◆ **Requirement**:
The word to find is "remaining". State how many lines below contain it, giving only the number.
◇ ◇ ◇ ◇
### config.mk
export PLATFORM = sky130hd
export DESIGN_NAME = utf16_escape_decoder_unit_flat
export DESIGN_NICKNAME = d
export VERILOG_FILES = /design/src/hdl/u16ed_pkg.sv /design/src/hdl/u16ed_req_if.sv /design/src/hdl/u16ed_rsp_if.sv /design/src/hdl/utf16_escape_decoder_unit.sv /design/src/flat_wrapper.sv
export SDC_FILE = /design/constraint.sdc
export NUM_CORES = 1
export LEC_CHECK = 0
export CORE_MARGIN = 10
export CORE_UTILIZATION = 40
export CTS_CLUSTER_SIZE = 24
export DETAILED_ROUTE_END_ITERATION = 7
export DONT_BUFFER_PORTS = 1
export GPL_ROUTABILITY_DRIVEN = 0
export HOLD_SLACK_MARGIN = 0.02
export PLACE_DENSITY_LB_ADDON = 0.25
export REMOVE_ABC_BUFFERS = 1
export SLEW_MARGIN = 20
export SYNTH_ARGS = -nofsm -noshare
export SYNTH_HDL_FRONTEND = slang
export SYNTH_SLANG_ARGS = --single-unit
### constraint.sdc
create_clock -name clock -period 3.6 [get_ports clock]
set_input_delay 0.72 -clock clock [delete_from_list [all_inputs] [get_ports clock]]
set_output_delay 0.72 -clock clock [all_outputs]
set_load 0.05 [all_outputs]
### src/hdl/u16ed_pkg.sv
`timescale 1ns / 1ps

package u16ed_pkg;

   // Payload widths
   localparam int unsigned CharWidth   = 8;
   localparam int unsigned CodeWidth   = 21;
   localparam int unsigned StatusWidth = 4;
   localparam int unsigned HexWidth    = 16;
   localparam int unsigned HighWidth   = 10;

   typedef logic [CharWidth-1:0]   char_type;
   typedef logic [CodeWidth-1:0]   code_type;
   typedef logic [StatusWidth-1:0] status_type;
   typedef logic [HexWidth-1:0]    hex_type;
   typedef logic [HighWidth-1:0]   high_type;

   // Result status codes
   localparam status_type StOk          = 4'd0;
   localparam status_type StEndBefore   = 4'd1;
   localparam status_type StNoU         = 4'd2;
   localparam status_type StBadHex      = 4'd3;
   localparam status_type StEarlyEnd    = 4'd4;
   localparam status_type StLoneLow     = 4'd5;
   localparam status_type StNoBackslash = 4'd6;
   localparam status_type StNoTrailU    = 4'd7;
   localparam status_type StBadTrail    = 4'd8;

   // Characters of the escape syntax
   localparam char_type ChU         = 8'h75;
   localparam char_type ChBackslash = 8'h5C;

   // Surrogate ranges, matched on the upper bits of the 16-bit unit
   localparam logic [4:0] SurAnyTop  = 5'b11011;   // 0xD800..0xDFFF
   localparam logic [5:0] SurHighTop = 6'b110110;  // 0xD800..0xDBFF
   localparam logic [5:0] SurLowTop  = 6'b110111;  // 0xDC00..0xDFFF
   localparam code_type   SuppBase   = 21'h10000;

   // Hex digit decode: bit 4 flags a valid digit, bits 3:0 carry its value
   function automatic logic [4:0] hex_digit(input char_type c);
      logic [4:0] result;
      result = 5'd0;
      if (c >= 8'h30 && c <= 8'h39) begin
         result = {1'b1, 4'(c - 8'h30)};
      end else if (c >= 8'h61 && c <= 8'h66) begin
         result = {1'b1, 4'(c - 8'h57)};
      end else if (c >= 8'h41 && c <= 8'h46) begin
         result = {1'b1, 4'(c - 8'h37)};
      end
      return result;
   endfunction

endpackage
`src/rtl/core/prtgb_pkg.sv`:
```
`timescale 1ns / 1ps
package prtgb_pkg;

    localparam int POSE_WORDS = 12;
    localparam int POSE_ROT   = 9;
    localparam int DIV_STEPS  = 32;

    localparam logic [2:0] CFG_ORIGIN_X    = 3'd0;
    localparam logic [2:0] CFG_ORIGIN_Y    = 3'd1;
    localparam logic [2:0] CFG_CELL_SIZE   = 3'd2;
    localparam logic [2:0] CFG_GRID_WIDTH  = 3'd3;
    localparam logic [2:0] CFG_GRID_HEIGHT = 3'd4;

    localparam logic REQ_POSE  = 1'b0;
    localparam logic REQ_POINT = 1'b1;

    localparam logic SEL_X = 1'b0;
    localparam logic SEL_Y = 1'b1;

    typedef struct packed {
        logic       pose_we;
        logic       load_pt;
        logic       mul_en;
        logic [3:0] mul_idx;
        logic [1:0] mul_col;
        logic       acc_en;
        logic [1:0] acc_row;
        logic       sat_en;
        logic       div_load;
        logic       div_sel;
        logic       div_step;
        logic       idx_en;
    } t_cmd;

    function automatic logic [1:0] k_row(input logic [3:0] k);
        logic [1:0] r;
        case (k)
            4'd0, 4'd1, 4'd2: r = 2'd0;
            4'd3, 4'd4, 4'd5: r = 2'd1;
            default:          r = 2'd2;
        endcase
        return r;
    endfunction

    function automatic logic [1:0] k_col(input logic [3:0] k);
        logic [1:0] c;
        case (k)
            4'd0, 4'd3, 4'd6: c = 2'd0;
            4'd1, 4'd4, 4'd7: c = 2'd1;
            default:          c = 2'd2;
        endcase
        return c;
    endfunction

endpackage

```
`src/rtl/core/prtgb_ctrl.sv`:
```
`timescale 1ns / 1ps
module prtgb_ctrl (
    input  logic           i_clk,
    input  logic           i_rst_n,
    input  logic           i_in_valid,
    input  logic           i_req_type,
    input  logic           i_out_stall,
    output logic           o_in_stall,
    output logic           o_out_valid,
    output prtgb_pkg::t_cmd o_cmd
);

    localparam logic [2:0] S_IDLE = 3'd0;
    localparam logic [2:0] S_MUL  = 3'd1;
    localparam logic [2:0] S_SAT  = 3'd2;
    localparam logic [2:0] S_LDX  = 3'd3;
    localparam logic [2:0] S_DIVX = 3'd4;
    localparam logic [2:0] S_LDY  = 3'd5;
    localparam logic [2:0] S_DIVY = 3'd6;
    localparam logic [2:0] S_IDX  = 3'd7;

    localparam logic [4:0] LAST_STEP = 5'(prtgb_pkg::DIV_STEPS - 1);
    localparam logic [4:0] MUL_LAST  = 5'(prtgb_pkg::POSE_ROT);

    logic [2:0] r_state, n_state;
    logic [4:0] r_cnt, n_cnt;
    logic       r_out_valid, n_out_valid;
    logic       accept;
    logic [3:0] k_prev;

    assign o_in_stall  = (r_state != S_IDLE);
    assign o_out_valid = r_out_valid;
    assign accept      = i_in_valid && (r_state == S_IDLE);
    assign k_prev      = r_cnt[3:0] - 4'd1;

    always_comb begin
        n_state     = r_state;
        n_cnt       = r_cnt;
        n_out_valid = r_out_valid && i_out_stall;
        o_cmd       = '0;
        case (r_state)
            S_IDLE: begin
                o_cmd.pose_we = accept && (i_req_type == prtgb_pkg::REQ_POSE);
                o_cmd.load_pt = accept && (i_req_type == prtgb_pkg::REQ_POINT);
                if (o_cmd.load_pt) begin
                    n_state = S_MUL;
                    n_cnt   = '0;
                end
            end
            S_MUL: begin
                o_cmd.mul_en  = (r_cnt < MUL_LAST);
                o_cmd.mul_idx = r_cnt[3:0];
                o_cmd.mul_col = prtgb_pkg::k_col(r_cnt[3:0]);
                o_cmd.acc_en  = (r_cnt != 5'd0);
                o_cmd.acc_row = prtgb_pkg::k_row(k_prev);
                n_cnt         = r_cnt + 5'd1;
                if (r_cnt == MUL_LAST) begin
                    n_state = S_SAT;
                end
            end
            S_SAT: begin
                o_cmd.sat_en = 1'b1;
                n_state      = S_LDX;
            end
            S_LDX: begin
                o_cmd.div_load = 1'b1;
                o_cmd.div_sel  = prtgb_pkg::SEL_X;
                n_cnt          = '0;
                n_state        = S_DIVX;
            end
            S_DIVX: begin
                o_cmd.div_step = 1'b1;
                n_cnt          = r_cnt + 5'd1;
                if (r_cnt == LAST_STEP) begin
                    n_state = S_LDY;
                end
            end
            S_LDY: begin
                o_cmd.div_load = 1'b1;
                o_cmd.div_sel  = prtgb_pkg::SEL_Y;
                n_cnt          = '0;
                n_state        = S_DIVY;
            end
            S_DIVY: begin
                o_cmd.div_step = 1'b1;
                n_cnt          = r_cnt + 5'd1;
                if (r_cnt == LAST_STEP) begin
                    n_state = S_IDX;
                end
            end
            S_IDX: begin
                if (!(r_out_valid && i_out_stall)) begin
                    o_cmd.idx_en = 1'b1;
                    n_out_valid  = 1'b1;
                    n_state      = S_IDLE;
                end
            end
            default: begin
                n_state = S_IDLE;
            end
        endcase
    end

    always_ff @(posedge i_clk) begin
        if (!i_rst_n) begin
            r_state     <= S_IDLE;
            r_cnt       <= '0;
            r_out_valid <= 1'b0;
        end else begin
            r_state     <= n_state;
            r_cnt       <= n_cnt;
            r_out_valid <= n_out_valid;
        end
    end

`ifndef ASSERT_OFF
    a_point_starts: assert property (@(posedge i_clk) disable iff (!i_rst_n)
        (accept && i_req_type == prtgb_pkg::REQ_POINT) |=> (r_state == S_MUL))
        else $error("point did not start multiply");
    a_idx_emits: assert property (@(posedge i_clk) disable iff (!i_rst_n)
        (r_state == S_IDX && !(r_out_valid && i_out_stall)) |=> r_out_valid)
        else $error("result not presented");
    a_valid_source: assert property (@(posedge i_clk) disable iff (!i_rst_n)
        $rose(r_out_valid) |-> ($past(r_state) == S_IDX))
        else $error("result without index step");
`endif

endmodule

```
`config.mk`:
```
export PLATFORM = sky130hd
export DESIGN_NAME = prtgb_ctrl
export DESIGN_NICKNAME = d
export VERILOG_FILES = /design/src/rtl/core/prtgb_pkg.sv /design/src/rtl/core/prtgb_ctrl.sv
export SDC_FILE = /design/constraint.sdc
export NUM_CORES = 1
export LEC_CHECK = 0
export ABC_AREA = 1
export BUFFER_PORTS_ARGS = -buffer_cell sky130_fd_sc_hd__buf_2
export CAP_MARGIN = 20
export CORE_UTILIZATION = 40
export CTS_CLUSTER_DIAMETER = 30
export CTS_CLUSTER_SIZE = 28
export DETAILED_ROUTE_END_ITERATION = 6
export PLACE_DENSITY = 0.61
export SLEW_MARGIN = 10
export SYNTH_ARGS = -nofsm -noshare
export SYNTH_HDL_FRONTEND = slang
export SYNTH_SLANG_ARGS = --single-unit
```
`constraint.sdc`:
```
create_clock -name i_clk -period 2.2 [get_ports i_clk]
set_input_delay 0.44 -clock i_clk [delete_from_list [all_inputs] [get_ports i_clk]]
set_output_delay 0.44 -clock i_clk [all_outputs]
set_load 0.03 [all_outputs]
```
==> summary.txt, run 1 <==
Pre-antenna DRT Iters: 4
Vias/cell: 4.779
R2R Path Start: r_cnt[1]$_SDFFE_PN0P_
CTS tree: yes
Status: completed
Slew headroom: 77.13%
Hold_sp: i_out_stall
Number of global-route vias before repair: 696
Gr usage total: 18.50%
Largest net degree at the start of global routing: 12
Bufs and invs on worst path: 3
Clock Tree Buf Depth: 2
First-pass GRT wire length: 2766 µm
Routability cong.: 0.8113
Hold path depth: 3
Max-Cap Viols: 0
Die ar.: 0.002061 mm²
Slowest cell on crit path: dfxtp_2
RSZ-0062 raised after global routing: no
Setup violators final: 0
Clock Sinks: 9
Final Non-Filler Cells: 172
# rows: 15
Core area: 0.001745 mm²
Number of remaining DRC errors: 0
CTS Buf Count: 3
Synthesized cell area: 753.2 µm²
Fmax: 482.9 MHz
H-Tree Depth: 1
Static Leak: 0.0004875 µW
Critical path's largest stage delay: 0.36 ns
Setup Skew: 0.0006785 ns
Initial core utilization: 43.15%
Total grt overflow: 0
Final period util: 94.14%
DP HPWL: 1359 µm
Worst VDD drop: 0.0004545 V
Initial antenna violation count: 0
Yosys reg bits: 9
Fin. Hold Viols: 0
# diodes: 0
Post-synthesis cell count: 122
Mapped Nets: 134
CTS root buffer: clkbuf_4
Post-DRT Antenna Nets: 0
Ports: 24
Dpl cells: 168
Hold EP: o_out_valid$_SDFF_PN0_
Crit path kind: flop to primary output
Worst r2r path cells: 10
Worst endpoint data arrival time: 1.63 ns
Nets: 160
DR iter-0 viols: 27
Worst-path fanout max: 9
Clk slew on worst S/H paths: 0.06 ns
WL/cell: 10.07 µm
Final sum of negative setup slack: 0 ns
Mean Syn Cell Area: 6.174 µm²
Setup crit start kind: flop
R2r setup slk: 0.63 ns
Post-route cell area: 935.9 µm²
Placed instance area: 887.1 µm²
Required time of the critical path: 1.76 ns
Crit path max-delay family: flip-flops
Die X: 45.40 µm
Crit-path cells: inv_2, ha_1, nor2_2, inv_1, a22oi_2, and3_1, clkbuf_4
Die span in y: 45.40 µm
Synthesis Warnings: 0
Post-layout min period: 2.071 ns
DR vias: 822
Worst setup EP type: primary output
Port bufs: 23
Post-CTS Setup Bufs: 0
Slew Viols, Final: 0
Pwr dens: 1046 mW/mm²
WL final: 1732 µm
Layout area overhead: 24.25%
Library cells used by synthesis: 24
Worst-Skew Late Latency: 0.26 ns
RR Endpoint: r_state[1]$_SDFFE_PN0P_
Post-synthesis sequential area ratio: 23.92%
Worst-Margin Slew: 0.3407 ns
Layout cells sized above 1: 27.21%
Worst hold path type: primary input to flop
timing repair:
action | 4_1_cts | 5_1_grt
setup endpoints to repair | 2 | 3
gates resized for setup | 2 | 7
hold buffers | 0 | 0
cloned | 0 | 0
worst register-to-register path, stage by stage (launching register included):
cell and delay [ns]:
dfxtp_2 0.38, ha_1 0.23, nand2_1 0.07, nor2_1 0.10, ha_1 0.15, inv_1 0.04, nand2_1 0.06, nand3_1 0.11
nor2_1 0.17, nand2_1 0.07, a21oi_1 0.13
layer usage:
layer | up-vias | global-route usage, % | wire length, µm
li1 | 437 | - | -
met1 | 361 | 25.67 | 911
met2 | 20 | 28.29 | 737
met3 | 4 | 2.381 | 61
met4 | 0 | 8.485 | 22
met5 | - | 0 | 0
cell families after synthesis:
kind of cell               after synthesis  share of synthesized area (%)
buffers and inverters                   22                          11.63
adders and majority gates                7                          11.63
xor gates and xnor gates                 2                          2.326
DFF                                      9                          23.92
and+or+nand+nor                         59                          33.72
AOI/OAI and AO/OA                       23                          16.78
worst max-delay path by stage:
stage | start | to | slack, ns | cells past startpoint
floorplan | r_state[2]$_SDFFE_PN0P_ | o_cmd[16] | 0.15 | 3
global placement | r_cnt[1]$_SDFFE_PN0P_ | o_cmd[9] | 0.31 | 7
detailed placement | r_cnt[0]$_SDFFE_PN0P_ | o_cmd[9] | 0.25 | 7
CTS | r_cnt[0]$_SDFFE_PN0P_ | o_cmd[9] | 0.02 | 7
global route | r_cnt[0]$_SDFFE_PN0P_ | o_cmd[9] | 0.004 | 7
finish | r_cnt[0]$_SDFFE_PN0P_ | o_cmd[9] | 0.13 | 7
Yosys cell counts:
library cell   n  area [µm²]
nand2_1       24       90.09
nor2_1        21       78.83
inv_1         18       67.56
a21oi_1       11       55.05
dfxtp_1        9       180.2
ha_1           7       87.58
o21ai_0        7       35.03
nand3_1        3       15.01
nor3_1         3       15.01
and3_1         2       12.51
inv_2          2       7.510
nand4_1        2       12.51
xor2_1         2       17.52
a21oi_2        1       8.760
a22oi_1        1       7.510
a31oi_1        1       6.260
buf_2          1       5.000
buf_4          1       7.510
nand2_2        1       6.260
nor2_2         1       6.260
nor3_2         1       10.01
nor3b_1        1       7.510
o21ai_1        1       5.000
o21ai_2        1       8.760
report_power, final:
| group | internal (µW) | switching, µW |
|---|---|---|
| Clock | 69.9 | 57.1 |
| Sequential | 192 | 38.9 |
| Combinational | 187 | 434 |
| Total | 449 | 530 |
state kept, by name, indices dropped and copies added, names as in the netlist:
| name | count |
|---|---|
| r_cnt | 5 |
| r_state | 3 |
| o_out_valid | 1 |
final cells by class:
cell class	count	area (µm²)
fillers	196	809.5
multi-input cells	91	500.5
flip-flops and latches	9	182.7
repair buffers	23	120.1
inverters	20	75.07
well taps	25	31.28
clock buffers	4	26.28
layout by cell type (no fill, tap or decap), types with 2 or more instances in the layout:
master / Yosys / layout
nand2_1: 24 / 24
buf_2: 1 / 21
nor2_1: 21 / 20
inv_1: 18 / 16
a21oi_1: 11 / 11
o21ai_0: 7 / 7
ha_1: 7 / 7
dfxtp_1: 9 / 7
clkbuf_4: 0 / 5
inv_2: 2 / 4
nand3_1: 3 / 3
nor3_1: 3 / 3
nor2_2: 1 / 2
and3_1: 2 / 2
nand4_1: 2 / 2
dfxtp_2: 0 / 2
per-stage QoR:
stage	util (%)	hold WS, ns	worst slack [ns]	power, µW
after global placement	50.82	0.4753	0.3147	826.8
after floorplan	-	0.4729	0.1459	700.8
final	53.62	0.4549	0.1290	979.4
after global routing	53.62	0.4718	0.003656	1076
after detailed placement	50.82	0.4901	0.2470	830.6
after CTS	52.40	0.4461	0.02132	963.0
Note: power is estimated with default switching activity, not from simulation.
==> run 2, diff against run 1 <==
--- a/config.mk
+++ b/config.mk
@@ -8,11 +8,13 @@
 export ABC_AREA = 1
 export BUFFER_PORTS_ARGS = -buffer_cell sky130_fd_sc_hd__buf_2
 export CAP_MARGIN = 20
-export CORE_UTILIZATION = 40
+export CELL_PAD_IN_SITES_DETAIL_PLACEMENT = 0
+export CELL_PAD_IN_SITES_GLOBAL_PLACEMENT = 1
+export CORE_UTILIZATION = 35
 export CTS_CLUSTER_DIAMETER = 30
 export CTS_CLUSTER_SIZE = 28
 export DETAILED_ROUTE_END_ITERATION = 6
-export PLACE_DENSITY = 0.61
+export PLACE_DENSITY = 0.77
 export SLEW_MARGIN = 10
 export SYNTH_ARGS = -nofsm -noshare
 export SYNTH_HDL_FRONTEND = slang
==> run 2 against run 1 <==
Net effect:
- via count increased by 0.73%
- flip-flop and latch count unchanged
- hold slack got worse by 0.0084 ns
- non-clock buffer count unchanged
- maximum frequency decreased by 1.2%
- worst setup slack got worse by 0.026 ns
- final cell count increased by 1.2%
- critical endpoint unchanged
- largest power group unchanged
- highest routed layer unchanged
==> summary.txt, run 2 (synthesis results as in run 1) <==
Fin. Hold Viols: 0 (unchanged)
Static Leak: 0.0004871 µW (about the same)
Initial core utilization: 37.62% (-5.5 points)
Number of remaining DRC errors: 0 (unchanged)
Setup violators final: 0 (unchanged)
Post-DRT Antenna Nets: 0 (unchanged)
DP HPWL: 1364 µm (+0.33%)
Clock Sinks: 9 (unchanged)
Max-Cap Viols: 0 (unchanged)
Hold path depth: 3 (unchanged)
CTS Buf Count: 3 (unchanged)
Worst VDD drop: 0.0004657 V (+2.5%)
Total grt overflow: 0 (unchanged)
Placed instance area: 889.6 µm² (+0.28%)
Routability cong.: 0.8169 (+0.69%)
Clock Tree Buf Depth: 2 (unchanged)
WL/cell: 9.914 µm (-1.5%)
Die ar.: 0.002342 mm² (+14%)
Worst-Margin Slew: 0.3350 ns (-0.005784 ns)
Setup crit start kind: flop
Hold EP: o_out_valid$_SDFF_PN0_
Port bufs: 23 (unchanged)
DR iter-0 viols: 21 (-22%)
CTS root buffer: clkbuf_4
Required time of the critical path: 1.76 ns (about the same)
Vias/cell: 4.759 (-0.43%)
Slew headroom: 77.52% (+0.39 points)
Clk slew on worst S/H paths: 0.06 ns (about the same)
Hold_sp: i_out_stall
Core area: 0.002002 mm² (+15%)
Largest Register: r_cnt
Worst-path fanout max: 9 (unchanged)
Most frequent cells in the layout: 24 x nand2_1, 22 x buf_2, 21 x nor2_1
RSZ-0062 raised after global routing: no
Post-route cell area: 923.4 µm² (-1.3%)
Worst r2r path cells: 10 (unchanged)
Nets: 160 (unchanged)
Layout area overhead: 22.59%
R2r setup slk: 0.62 ns (about the same)
Gr usage total: 15.94% (-2.6 points)
Layout cells sized above 1: 25.17% (-2.0 points)
DR vias: 828 (+0.73%)
Pwr dens: 1042 mW/mm² (-0.39%)
H-Tree Depth: 1 (unchanged)
Fmax: 476.9 MHz (-1.2%)
FILL cells: 238 (+21%)
Final Non-Filler Cells: 174 (+1.2%)
Initial antenna violation count: 0 (unchanged)
RR Endpoint: r_state[1]$_SDFFE_PN0P_
Largest net degree at the start of global routing: 12 (unchanged)
Crit path kind: flop to primary output
Pre-antenna DRT Iters: 4 (unchanged)
Final sum of negative setup slack: 0 ns (unchanged)
Post-layout min period: 2.097 ns (+0.02578 ns)
Worst endpoint data arrival time: 1.66 ns (+0.03 ns)
Die span in y: 48.39 µm (+6.6%)
R2R Path Start: r_cnt[1]$_SDFFE_PN0P_
Status: completed
Setup Skew: 0.006873 ns (+0.006194 ns)
Worst hold path type: primary input to flop
Final period util: 95.31% (+1.2 points)
Dpl cells: 170 (+1.2%)
# diodes: 0 (unchanged)
Worst setup EP type: primary output
# rows: 16 (+1)
First-pass GRT wire length: 2973 µm (+7.5%)
Max reg flops: 5 (unchanged)
Number of global-route vias before repair: 682 (-2.0%)
Worst-Skew Late Latency: 0.26 ns (about the same)
Ports: 24 (unchanged)
CTS tree: yes
Post-CTS Setup Bufs: 0 (unchanged)
Die X: 48.39 µm (+6.6%)
Slew Viols, Final: 0 (unchanged)
WL final: 1725 µm (-0.40%)
Commonest non-fill, non-tap cell in the layout: nand2_1
-- run 2: worst max-delay path, cell delays in order (launching register included) --
cell and delay, ns:
dfxtp_2 0.36, inv_2 0.09, ha_1 0.21, nor2_1 0.14, inv_1 0.07, a22oi_1 0.17
and3_1 0.18, clkbuf_4 0.18
-- run 2: final cells by class --
cell class / count / area [µm²] / area share [%]
sequential: 9 / 185.2 / 20.05
timing repair buffer: 23 / 117.6 / 12.74
clock buffer: 4 / 26.28 / 2.846
multi-input combinational: 91 / 485.5 / 52.57
tap: 27 / 33.78 / 3.659
inverter: 20 / 75.07 / 8.130
-- run 2: per-stage QoR --
step                      hold slack [ns]  utilization (%)  power (µW)  setup WS [ns]
after floorplan                    0.4729                -       700.8         0.1459
after global placement             0.4742            44.44       832.0         0.2454
after detailed placement           0.4891            44.44       831.6         0.2449
after CTS                          0.4404            45.81       963.8        0.04354
after global routing               0.4597            46.13        1044       0.002986
final                              0.4465            46.13       962.5         0.1032
-- run 2: what timing repair did --
action	in CTS	in global routing
setup endpoints to repair	2	2
resized for setup	2	4
hold buffers	0	0
-- run 2: routing by layer --
metal / wire [µm] / track usage (%)
met1: 934 / 23.84
met2: 679 / 22.54
met3: 84 / 1.887
met4: 27 / 7.353
met5: 0 / 0
-- run 2: worst max-delay path by stage --
| stage | to | start | slack (ns) | depth (start not counted) |
|---|---|---|---|---|
| after floorplan | o_cmd[16] | r_state[2]$_SDFFE_PN0P_ | 0.15 | 3 |
| after global placement | o_cmd[9] | r_cnt[1]$_SDFFE_PN0P_ | 0.25 | 7 |
| after detailed placement | o_cmd[9] | r_cnt[1]$_SDFFE_PN0P_ | 0.24 | 7 |
| after CTS | o_cmd[9] | r_cnt[0]$_SDFFE_PN0P_ | 0.04 | 7 |
| after global routing | o_cmd[9] | r_cnt[0]$_SDFFE_PN0P_ | 0.003 | 7 |
| final | o_cmd[9] | r_cnt[0]$_SDFFE_PN0P_ | 0.10 | 7 |
-- run 2: report_power, final --
part           switching, µW  leakage, µW  total, µW  internal [µW]
Clock                   57.9    0.0000150        128           69.9
Sequential              39.5    0.0000742        232            192
Combinational            427     0.000398        603            176
Total                    524     0.000487        963            438
==> run 3, diff against run 2 <==
==> constraint.sdc (replaced) <==
create_clock -name i_clk -period 2.7 [get_ports i_clk]
set_input_delay 0.54 -clock i_clk [delete_from_list [all_inputs] [get_ports i_clk]]
set_output_delay 0.54 -clock i_clk [all_outputs]
set_load 0.03 [all_outputs]
==> run 3 against run 2 <==
Net effect:
- final area fell by 0.81%
- die area did not move
- critical endpoint unchanged
- routed wire length is 0.64% higher
- power down 19%
- first-iteration DRC count unchanged
- register-to-register slack better by 0.41 ns
- global-route usage shrank 0.13 points
- critical path depth stayed put
- non-clock buffer count is the same
- flip-flop and latch count unchanged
◇ ◇ ◇ ◇
◆ **Completed exercise**:
2